Records for processing Start Marker

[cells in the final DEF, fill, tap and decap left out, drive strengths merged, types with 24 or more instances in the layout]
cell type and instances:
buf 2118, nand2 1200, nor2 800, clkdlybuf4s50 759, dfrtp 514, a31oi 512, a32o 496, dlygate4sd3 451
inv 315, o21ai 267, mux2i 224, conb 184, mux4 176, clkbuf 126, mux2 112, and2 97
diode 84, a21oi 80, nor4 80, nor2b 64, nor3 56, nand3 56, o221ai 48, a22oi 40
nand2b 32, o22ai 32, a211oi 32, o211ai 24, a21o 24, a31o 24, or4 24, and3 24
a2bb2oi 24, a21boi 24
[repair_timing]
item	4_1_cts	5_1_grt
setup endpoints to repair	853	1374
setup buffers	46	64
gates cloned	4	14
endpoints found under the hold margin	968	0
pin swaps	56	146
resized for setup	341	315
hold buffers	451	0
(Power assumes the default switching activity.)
===== src/rtl/esc_class_pkg.sv =====
// Shared definitions for the alert class escalation controller.
package esc_class_pkg;
    localparam int N_PH  = 4;              // number of escalation phases
    localparam int MAP_W = $clog2(N_PH);   // width of a phase selector

    typedef enum logic [2:0] {
        ST_IDLE = 3'd0,
        ST_TMO  = 3'd1,
        ST_PH0  = 3'd2,
        ST_PH1  = 3'd3,
        ST_PH2  = 3'd4,
        ST_PH3  = 3'd5,
        ST_TERM = 3'd6
    } esc_state_e;
endpackage


===== src/rtl/esc_accum.sv =====
// Saturating alert accumulator.
// ORs all hit sources into one increment per cycle. A clear wins over an
// increment. Flags a hit that lands while the count equals the threshold.
// Assumes the clear input is already qualified by the permission logic.
module esc_accum #(
    parameter int ACC_W = 16,
    parameter int N_SRC = 3
) (
    input  logic             clk_i,
    input  logic             rst_ni,
    input  logic [N_SRC-1:0] hit_i,
    input  logic             clr_i,
    input  logic [ACC_W-1:0] thresh_i,
    output logic [ACC_W-1:0] acc_o,
    output logic             thr_hit_o
);
    localparam logic [ACC_W-1:0] ACC_MAX = {ACC_W{1'b1}};

    logic             any_hit;
    logic [ACC_W-1:0] acc_q;

    // Reduce all sources to a single increment request.
    always_comb any_hit = |hit_i;

    // Count hits, holding at the maximum value.
    always_ff @(posedge clk_i) begin
        if (!rst_ni)
            acc_q <= '0;
        else if (clr_i)
            acc_q <= '0;
        else if (any_hit && acc_q != ACC_MAX)
            acc_q <= acc_q + 1'b1;
    end

    // Flag a hit that arrives with the count at the threshold.
    always_comb thr_hit_o = any_hit && (acc_q == thresh_i);

    assign acc_o = acc_q;
endmodule


===== src/rtl/esc_phase_fsm.sv =====
// Timeout and phase sequencer.
// Moves from Idle to Timeout, then through four phases to Terminal. One
// counter times the timeout and every phase. The accumulation trigger must
// already be gated by the class enable. The clear must already be qualified.
module esc_phase_fsm
    import esc_class_pkg::*;
#(
    parameter int CNT_W = 32
) (
    input  logic                  clk_i,
    input  logic                  rst_ni,
    input  logic                  en_i,
    input  logic                  clr_i,
    input  logic                  acc_trig_i,
    input  logic                  irq_pend_i,
    input  logic [CNT_W-1:0]      tmo_cyc_i,
    input  logic [N_PH*CNT_W-1:0] phase_cyc_i,
    output esc_state_e            state_o,
    output logic [CNT_W-1:0]      cnt_o,
    output logic                  start_o
);
    esc_state_e       st_q, st_d;
    logic [CNT_W-1:0] cnt_q, cnt_d;
    logic [CNT_W-1:0] len_arr [N_PH];
    logic [CNT_W-1:0] cur_len;
    logic [2:0]       ph_off;
    logic [MAP_W-1:0] ph_idx;

    // Unpack the flattened phase-length bus.
    for (genvar k = 0; k < N_PH; k++) begin : g_len
        assign len_arr[k] = phase_cyc_i[k*CNT_W +: CNT_W];
    end

    // Select the length of the phase currently running.
    always_comb begin
        ph_off  = 3'(st_q) - 3'(ST_PH0);
        ph_idx  = ph_off[MAP_W-1:0];
        cur_len = len_arr[ph_idx];
    end

    // Compute the next state, the next count and the escalation start pulse.
    always_comb begin
        st_d    = st_q;
        cnt_d   = cnt_q;
        start_o = 1'b0;
        if (clr_i) begin
            st_d  = ST_IDLE;
            cnt_d = '0;
        end else begin
            unique case (st_q)
                ST_IDLE: begin
                    if (acc_trig_i) begin
                        st_d    = ST_PH0;
                        cnt_d   = '0;
                        start_o = 1'b1;
                    end else if (en_i && irq_pend_i && tmo_cyc_i != '0) begin
                        st_d  = ST_TMO;
                        cnt_d = CNT_W'(1);
                    end
                end
                ST_TMO: begin
                    if (acc_trig_i) begin
                        st_d    = ST_PH0;
                        cnt_d   = '0;
                        start_o = 1'b1;
                    end else if (!en_i || !irq_pend_i) begin
                        st_d  = ST_IDLE;
                        cnt_d = '0;
                    end else if (cnt_q >= tmo_cyc_i) begin
                        st_d    = ST_PH0;
                        cnt_d   = '0;
                        start_o = 1'b1;
                    end else begin
                        cnt_d = cnt_q + 1'b1;
                    end
                end
                ST_PH0, ST_PH1, ST_PH2, ST_PH3: begin
                    if (cnt_q >= cur_len) begin
                        st_d  = (st_q == ST_PH3) ? ST_TERM : esc_state_e'(3'(st_q) + 3'd1);
                        cnt_d = '0;
                    end else begin
                        cnt_d = cnt_q + 1'b1;
                    end
                end
                ST_TERM: begin
                    cnt_d = '0;
                end
                default: begin
                    st_d  = ST_IDLE;
                    cnt_d = '0;
                end
            endcase
        end
    end

    // Register the state and the shared counter.
    always_ff @(posedge clk_i) begin
        if (!rst_ni) begin
            st_q  <= ST_IDLE;
            cnt_q <= '0;
        end else begin
            st_q  <= st_d;
            cnt_q <= cnt_d;
        end
    end

    assign state_o = st_q;
    assign cnt_o   = cnt_q;
endmodule


===== src/rtl/esc_out_map.sv =====
// Escalation line mapper.
// Drives each line while its enable is set and the state is its mapped phase.
// Purely combinational from the registered state, so the lines are glitch-free
// relative to the state register.
module esc_out_map
    import esc_class_pkg::*;
#(
    parameter int N_OUT = 4
) (
    input  esc_state_e             state_i,
    input  logic [N_OUT-1:0]       en_i,
    input  logic [MAP_W*N_OUT-1:0] map_i,
    output logic [N_OUT-1:0]       esc_o
);
    logic             in_phase;
    logic [2:0]       ph_off;
    logic [MAP_W-1:0] ph_idx;

    // Decode whether a phase is active, and which one.
    always_comb begin
        in_phase = (state_i == ST_PH0) || (state_i == ST_PH1) ||
                   (state_i == ST_PH2) || (state_i == ST_PH3);
        ph_off   = 3'(state_i) - 3'(ST_PH0);
        ph_idx   = ph_off[MAP_W-1:0];
    end

    // Compare each line's mapping with the active phase.
    for (genvar i = 0; i < N_OUT; i++) begin : g_line
        assign esc_o[i] = en_i[i] && in_phase && (map_i[i*MAP_W +: MAP_W] == ph_idx);
    end
endmodule


===== src/rtl/esc_class_ctrl.sv =====
// Alert class escalation controller (top).
// Ties together the accumulator, the sequencer and the line mapper. Holds
// the sticky clear lockout. Assumes all configuration is quasi-static.
module esc_class_ctrl
    import esc_class_pkg::*;
#(
    parameter int ACC_W = 16,
    parameter int CNT_W = 32,
    parameter int N_SRC = 3,
    parameter int N_OUT = 4
) (
    input  logic                   clk_i,
    input  logic                   rst_ni,
    input  logic [N_SRC-1:0]       alert_hit_i,
    input  logic                   irq_pend_i,
    input  logic                   clr_i,
    input  logic                   cls_en_i,
    input  logic                   lock_i,
    input  logic                   clr_en_i,
    input  logic [ACC_W-1:0]       acc_thresh_i,
    input  logic [CNT_W-1:0]       tmo_cyc_i,
    input  logic [N_PH*CNT_W-1:0]  phase_cyc_i,
    input  logic [N_OUT-1:0]       out_en_i,
    input  logic [MAP_W*N_OUT-1:0] out_map_i,
    output logic [N_OUT-1:0]       esc_o,
    output logic [2:0]             state_o,
    output logic [ACC_W-1:0]       acc_o,
    output logic [CNT_W-1:0]       cnt_o
);
    logic       clr_ok_q;
    logic       clr_eff;
    logic       thr_hit;
    logic       acc_trig;
    logic       esc_start;
    esc_state_e st;

    // Qualify the software clear with its enable and the lockout.
    always_comb clr_eff = clr_i && clr_en_i && clr_ok_q;

    // Only an enabled class may escalate through accumulation.
    always_comb acc_trig = thr_hit && cls_en_i;

    // Withdraw clear permission once escalation starts while locked.
    always_ff @(posedge clk_i) begin
        if (!rst_ni)
            clr_ok_q <= 1'b1;
        else if (lock_i && esc_start)
            clr_ok_q <= 1'b0;
    end

    esc_accum #(.ACC_W(ACC_W), .N_SRC(N_SRC)) u_accum (
        .clk_i     (clk_i),
        .rst_ni    (rst_ni),
        .hit_i     (alert_hit_i),
        .clr_i     (clr_eff),
        .thresh_i  (acc_thresh_i),
        .acc_o     (acc_o),
        .thr_hit_o (thr_hit)
    );

    esc_phase_fsm #(.CNT_W(CNT_W)) u_fsm (
        .clk_i       (clk_i),
        .rst_ni      (rst_ni),
        .en_i        (cls_en_i),
        .clr_i       (clr_eff),
        .acc_trig_i  (acc_trig),
        .irq_pend_i  (irq_pend_i),
        .tmo_cyc_i   (tmo_cyc_i),
        .phase_cyc_i (phase_cyc_i),
        .state_o     (st),
        .cnt_o       (cnt_o),
        .start_o     (esc_start)
    );

    esc_out_map #(.N_OUT(N_OUT)) u_map (
        .state_i (st),
        .en_i    (out_en_i),
        .map_i   (out_map_i),
        .esc_o   (esc_o)
    );

    assign state_o = 3'(st);
endmodule


===== config.mk =====
export PLATFORM = sky130hd
export DESIGN_NAME = esc_class_ctrl
export DESIGN_NICKNAME = d
export VERILOG_FILES = /design/src/rtl/esc_class_pkg.sv /design/src/rtl/esc_accum.sv /design/src/rtl/esc_phase_fsm.sv /design/src/rtl/esc_out_map.sv /design/src/rtl/esc_class_ctrl.sv
export SDC_FILE = /design/constraint.sdc
export NUM_CORES = 1
export LEC_CHECK = 0
export BUFFER_PORTS_ARGS = -buffer_cell sky130_fd_sc_hd__buf_2
export CAP_MARGIN = 20
export CELL_PAD_IN_SITES_DETAIL_PLACEMENT = 1
export CELL_PAD_IN_SITES_GLOBAL_PLACEMENT = 2
export CORE_UTILIZATION = 24
export CTS_CLUSTER_DIAMETER = 100
export DETAILED_ROUTE_END_ITERATION = 6
export GPL_TIMING_DRIVEN = 0
export PLACE_DENSITY = 0.77
export RECOVER_POWER = 100
export SKIP_LAST_GASP = 1
export SLEW_MARGIN = 20
export SYNTH_ARGS = -nofsm -noshare
export SYNTH_HDL_FRONTEND = slang
export SYNTH_SLANG_ARGS = --single-unit

===== constraint.sdc =====
create_clock -name clk_i -period 3.7 [get_ports clk_i]
set_input_delay 0.555 -clock clk_i [delete_from_list [all_inputs] [get_ports clk_i]]
set_output_delay 0.555 -clock clk_i [all_outputs]
set_load 0.01 [all_outputs]

==> impl_metrics.py <==
metrics = {
    "status": {
        "status": "complete, no violations",
    },
    "yosys": {
        "synth_area_per_cell_um2": 8.50,
        "ys_types": 59,
        "ys_seq_area_share_pct": 18.8,
        "syn_inst": 651,
        "ys_top_cells_by_area": "dfxtp_1, ha_1, mux4_2, inv_1, nand2_1",
        "synth_nets": 920,
        "yosys.area.top_type": "dfxtp_1",
        "synth_ff_type": "dfxtp_1",
        "synth_top_area_share_pct": 18.8,
        "synth_top_cells_by_count": "inv_1, ha_1, nand2_1",
        "synth.most_common_cell": "inv_1",
        "synth_seq_cells": 52,
        "yosysWarningCount": 0,
        "async_flop_share_pct": 0,
        "synth_area_mm2": 0.00554,
        "synth_edf_count": 0,
    },
    "finish": {
        "syn2layout_area_growth_pct": 34.0,
        "drive_gt1_share_pct": 31.6,
        "fillerInstances": 2820,
        "num-nets-final": 1184,
        "utilization_pct": 32.8,
        "multi_input_area_mm2": 0.00417,
        "final-seq-area_mm2": 0.00105,
    },
    "setup_path": {
        "worstPathCellList": "buf_12, clkbuf_16, mux4_2, ha_1, nand2b_1, a2111oi_2, or4_1, a311oi_2, nor3_2, or2_4, clkbuf_4, nand4_1, o311ai_2",
        "required_ps": 3860,
        "cpPeakStageDelay_ps": 540,
        "cp_slowest_cell": "mux4_2",
        "reg2reg_setup_slack_ps": 120,
        "cp_max_fo": 10,
        "setup.worst_path.end_class": "flop",
        "start_kind": "flop",
        "cp_data_arrival_time_ps": 3750,
        "path_class": "reg -> reg",
    },
    "timing": {
        "grt_setup_unrepaired": "true",
        "hold_viol_final": 0,
        "timing.final.crit_share_pct": 96.8,
        "fin_worst_skew_ps": 10.3,
        "layout_min_cycle_time_ps": 3580,
        "setup_viol": 0,
        "finalSetupTns_ps": 0,
        "max_freq_ghz": 0.279,
        "maxSlewViolCount": 0,
        "worst_slew_pin_slew_ps": 785,
        "relSlewSlack_pct": 47.5,
    },
    "grt": {
        "antenna_found_initial": 3,
        "grt_pass1_vias": 6333,
        "grt_usage_pct": 19.3,
        "grt_max_degree": 17,
        "grt_pass1_wl_um": 34900,
        "overflow": 0,
    },
    "worst_hold_path": {
        "hp-class": "in -> reg",
    },
    "placed_design": {
        "place_hpwl_um": 19100,
        "place.gp.congestion": 0.809,
        "io_buffers": 252,
    },
    "detailed_routing": {
        "vias": 6093,
        "dr.first_iter.drc_count": 234,
        "avgRoutedWirePerCell_um": 18.8,
        "antenna_left": 0,
        "drcViolationCount": 0,
        "wl_um": 22600,
        "dr.pass1.iters": 4,
        "viasPerCell": 5.07,
    },
    "clock_tree": {
        "cts_htree_levels": 2,
        "tritoncts": "yes",
        "root_buffer": "clkbuf_16",
        "insertion_delay_ps": 310,
        "cts_buffer_depth": 2,
        "cts_inserted_buffers": 5,
        "cts.sinks": 52,
        "path_clk_slew_ps": 70,
        "cts-hold-fix-buffers": 0,
    },
    "pwr": {
        "power_density_mw_per_mm2": 213,
        "ir_worst_vdd_uv": 189,
        "p_leak_nw": 3.30,
    },
    "floorplan": {
        "die_h_um": 154,
        "pin_count": 253,
        "fp.dieW_um": 154,
        "rows": 55,
        "core_area_mm2": 0.0226,
        "dieArea_mm2": 0.0237,
        "initial_utilization_pct": 24.4,
    },
    "job": {
        "cap_violations": 0,
    },
}
-- per-layer routing --
metal / GRT usage (%) / up-vias / wire [µm]
met4: 4.52 / 4 / 319
met2: 34.8 / 167 / 11300
met1: 23.9 / 2951 / 9710
li1: - / 2954 / -
met5: 0 / - / 23
met3: 3.13 / 17 / 1270
-- sequential cells by signal (all words and copies together) (netlist names) --
register	cells
u_fsm.state_o	3
u_fsm.cnt_o	32
u_accum.acc_o	16
clr_ok_q	1
-- cells by family after synthesis --
kind of cell / after synthesis / synth area share (%)
XOR/XNOR: 37 / 5.85
AND/OR/NAND/NOR: 245 / 22.5
flip-flops: 52 / 18.8
multiplexers: 35 / 13.6
adder cells (fa/ha/maj): 71 / 16.0
AO/OA/AOI/OAI: 116 / 16.1
buffers and inverters: 95 / 7.05
-- critical path: cells and delay by family, from the launching register on --
family / cells / cell delay, ps
buffers and inverters: 3 / 500
flip-flops: 1 / 410
AO/OA/AOI/OAI: 3 / 500
adder cells (fa/ha/maj): 1 / 290
multiplexers: 1 / 540
AND/OR/NAND/NOR: 5 / 1190
-- power breakdown --
| part | internal (W) | switching (W) | total [W] |
|---|---|---|---|
| clock network | 0.000254 | 0.000241 | 0.000495 |
| logic | 0.000263 | 0.000249 | 0.000512 |
| registers | 0.000564 | 0.0000103 | 0.000575 |
-- cells in the final DEF, fill, tap and decap left out, types with 20 or more instances in the layout --
cell      netlist  final
o21ai_0        23     23
dfxtp_1        52     50
nand2_1        71     71
nor2_1         41     41
mux4_2         32     32
xnor2_1        20     20
a21oi_1        26     26
nand4_1        39     39
clkbuf_1       10     56
buf_2           3    205
nand3_1        28     28
inv_1          74     74
ha_1           71     70
-- layout make-up --
class	count	share of cell area, %
tap	285	4.81
clock inverter	2	0.219
antenna	1	0.0337
sequential	52	14.1
inverter	74	3.75
timing repair buffer	257	16.7
clock buffer	6	1.74
multi-input combinational	504	56.2
buffer	21	2.51
-- metrics by stage --
stage,power (W),instances,setup WS [ps],area (µm²),hold slack (ps)
floorplan,0.000860,651,53.8,5540,439
global placement,0.00106,1188,-816,7160,456
detailed placement,0.00108,1188,-917,7160,471
CTS,0.00160,1200,30.2,7410,433
global route,0.00167,1202,-24.6,7420,458
finish,0.00158,1202,119,7420,440
-- path summary, 6_finish.rpt --
check              endpoint  cells after the start        startpoint
min reg2reg        clr_ok_q                      2          clr_ok_q
max          u_fsm.cnt_o[3]                     13  u_fsm.state_o[0]
max reg2reg  u_fsm.cnt_o[3]                     13  u_fsm.state_o[0]
min                clr_ok_q                      2            rst_ni
-- repair_timing --
item	4_1_cts	5_1_grt
cloned	0	0
endpoints found under the setup margin	39	29
setup buffers	4	1
resized for setup	33	10
pin swaps	3	6
No activity file was read; power rests on OpenSTA's default activity.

Records for processing End Marker

Your objective - In how many lines of the data above does the word "constraint" occur? Only the number is wanted.

Answer to this task - 2